De Bee 'O' Top au biotope de l'UPPA

Par Direction de la communication

Lauréates du Défi Étudiant E2S UPPA 2020 pour leur projet Bee 'O' Top, Émilie Pasquet, Sarah Bricks, Thalie Leroy et Siann Chalvin implantent sur le campus palois des prairies fleuries et des habitats destinés à nourrir et accueillir les abeilles sauvages.

L'UPPA accueillera à la rentrée prochaine de nouvelles pensionnaires aussi discrètes que travailleuses : des abeilles sauvages ! Dépourvues de dard et généralement inoffensives, ces reines de la pollinisation peuvent remercier Émilie, Sarah, Thalie et Siann, lauréates du dernier Défi Étudiant E2S UPPA doté d'un premier prix de 600 €. Leur projet baptisé Bee 'O' Top, d'un budget total de 8000 €, consiste à revaloriser les espaces verts des différents campus de l'université par l’implantation de prairies fleuries et d’habitats destinés à offrir l'hospitalité à ces sympathiques pollinisateurs indispensables à la survie de milliers d'espèces végétales et animales. « La population d'abeilles sauvages a fortement décliné au cours des dernières décennies, entraînant une importante chute de la biodiversité.
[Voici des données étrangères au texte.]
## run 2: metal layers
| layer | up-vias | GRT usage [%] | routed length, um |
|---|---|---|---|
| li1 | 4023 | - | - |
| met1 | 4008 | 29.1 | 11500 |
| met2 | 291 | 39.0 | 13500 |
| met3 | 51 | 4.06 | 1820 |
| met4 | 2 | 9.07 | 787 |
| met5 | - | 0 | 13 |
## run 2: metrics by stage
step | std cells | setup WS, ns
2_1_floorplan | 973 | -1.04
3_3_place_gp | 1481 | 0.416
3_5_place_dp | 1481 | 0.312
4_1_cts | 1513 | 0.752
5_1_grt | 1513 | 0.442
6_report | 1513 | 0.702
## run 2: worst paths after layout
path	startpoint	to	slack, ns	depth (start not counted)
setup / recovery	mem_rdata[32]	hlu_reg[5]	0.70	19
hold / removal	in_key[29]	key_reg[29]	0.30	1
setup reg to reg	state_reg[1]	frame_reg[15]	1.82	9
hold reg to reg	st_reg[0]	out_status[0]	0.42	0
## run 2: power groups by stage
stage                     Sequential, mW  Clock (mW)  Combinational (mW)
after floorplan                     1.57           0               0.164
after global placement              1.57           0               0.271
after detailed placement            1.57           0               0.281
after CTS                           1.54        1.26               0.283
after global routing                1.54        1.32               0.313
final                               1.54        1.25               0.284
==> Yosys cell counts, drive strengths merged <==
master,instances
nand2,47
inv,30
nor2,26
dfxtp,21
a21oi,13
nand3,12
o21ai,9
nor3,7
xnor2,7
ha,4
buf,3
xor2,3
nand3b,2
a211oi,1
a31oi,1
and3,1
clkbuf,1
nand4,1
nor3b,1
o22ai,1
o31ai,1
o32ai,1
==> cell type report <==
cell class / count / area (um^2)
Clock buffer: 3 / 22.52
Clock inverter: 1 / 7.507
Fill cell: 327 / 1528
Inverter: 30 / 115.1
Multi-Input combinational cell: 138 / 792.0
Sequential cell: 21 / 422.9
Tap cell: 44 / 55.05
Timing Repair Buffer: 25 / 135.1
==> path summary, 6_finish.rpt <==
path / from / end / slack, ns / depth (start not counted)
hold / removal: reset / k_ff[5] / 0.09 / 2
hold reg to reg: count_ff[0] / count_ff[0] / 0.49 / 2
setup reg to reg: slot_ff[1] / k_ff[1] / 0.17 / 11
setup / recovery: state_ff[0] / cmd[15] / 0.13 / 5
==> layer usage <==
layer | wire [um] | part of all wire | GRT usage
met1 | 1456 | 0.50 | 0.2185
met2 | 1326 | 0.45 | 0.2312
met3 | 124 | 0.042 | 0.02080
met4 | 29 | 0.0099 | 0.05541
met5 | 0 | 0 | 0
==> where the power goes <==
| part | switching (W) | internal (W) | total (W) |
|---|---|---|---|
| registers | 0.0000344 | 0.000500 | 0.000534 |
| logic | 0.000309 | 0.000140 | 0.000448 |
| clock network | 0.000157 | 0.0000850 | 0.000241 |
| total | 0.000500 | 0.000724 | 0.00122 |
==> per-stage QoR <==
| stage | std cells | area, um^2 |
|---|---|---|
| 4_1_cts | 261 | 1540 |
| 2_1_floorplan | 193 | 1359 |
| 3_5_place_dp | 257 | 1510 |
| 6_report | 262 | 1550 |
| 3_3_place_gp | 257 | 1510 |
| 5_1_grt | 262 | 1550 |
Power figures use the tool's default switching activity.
C'est paradoxal, mais le milieu urbain devient un refuge pour tous les insectes pollinisateurs. Avec Bee 'O' Top, nous avons l'ambition de leur offrir le gîte et le couvert en cœur de ville », résume Émilie Pasquet, inscrite en master développement durable, aménagement, société, territoire, aujourd'hui en service civique en Bourgogne-Franche-Comté. D'un côté, une diversité de fleurs d'essences locales, sans pesticides ni produits phytosanitaires, pour butiner sans risque. De l'autre, des cubes en bois emplis de terre meuble et de sable pour se loger et se reproduire en toute quiétude.  

 

Des prairies fleuries sur le campus


Émilie Pasquet, Sarah Bricks, Thalie Leroy et Siann Chalvin
Membres de l'association estudiantine paloise L'Arrosoir, engagée en faveur de la transition écologique, les quatre jeunes femmes âgées de 21 à 24 ans ont dans un premier temps convaincu l'UPPA de mettre à leur disposition sept petites parcelles disséminés aux quatre coins du campus palois : deux au pied du bâtiment de Lettres, deux à côté de la Centrifugeuse, deux en face du restaurant universitaire et une dernière à l'entrée de la bibliothèque. Près de 300 m² au total. Les premiers lopins de terre ont été labourés le 18 mars dernier avec l'aide précieuse de Baloo, un magnifique cheval de trait. Trois jours plus tard, les clôtures ganivelle fournies par Polesello étaient installées. Un choix aussi esthétique qu'écologique et durable. Le 30 mars, les jeunes plants en mini-mottes et les graines de la marque Végétal local étaient enfin semés sous un beau soleil printanier à proximité des habitats en bois fabriqués avec la MJC Berlioz. Aujourd'hui, les prairies fleurissent et les premières abeilles commencent déjà à récolter le doux nectar, les pattes chargées de petites pelotes de pollen pour nourrir leurs larves abritées dans les refuges en bois.  « Il nous reste maintenant à entretenir ces espaces, à en implanter de nouveaux sur les autres campus de l'UPPA et à entreprendre des actions de sensibilisation à travers la pose de panneaux pédagogiques, l'organisation de conférences ou d'ateliers pratiques. »

 

Un appel à la mobilisation générale

Dix huit mois après cette folle nuit du défi étudiant E2S UPPA du 7 au 8 novembre 2019, qui signe le véritable acte de naissance du projet Bee 'O' Top, l'opération est sans conteste une belle réussite. Ce joli succès tient à la persévérance des étudiantes, à la volonté de l'UPPA de s'investir à leurs côtés, mais aussi à la mobilisation de nombreux partenaires publics, privés et associatifs. Porté par L'Arrosoir, Bee 'O' Top a notamment bénéficié d'une subvention de 7436 € dans le cadre de l'action ''Projets jeunes 64'', de l'aide sur le terrain du collectif LIKEN, du savoir-faire de la MJC Berlioz, de l'expertise d'Ecocène pour la réalisation des panneaux pédagogiques et les actions de sensibilisation, ainsi que de la bienveillance des entreprises Polesello et Semence Nature. « Sans oublier Simon Caubet, du CEN, qui nous a énormément guidé sur l'aspect scientifique du projet ; la Maison du jardinier, qui a joué un rôle clé dans la coordination entre les différents contacts ; Bruno Charlier, enseignant-chercheur à l'UPPA, qui nous a accompagnées tout le long du projet ; et l'ensemble des étudiants impliqués à nos côtés », ajoute Émilie.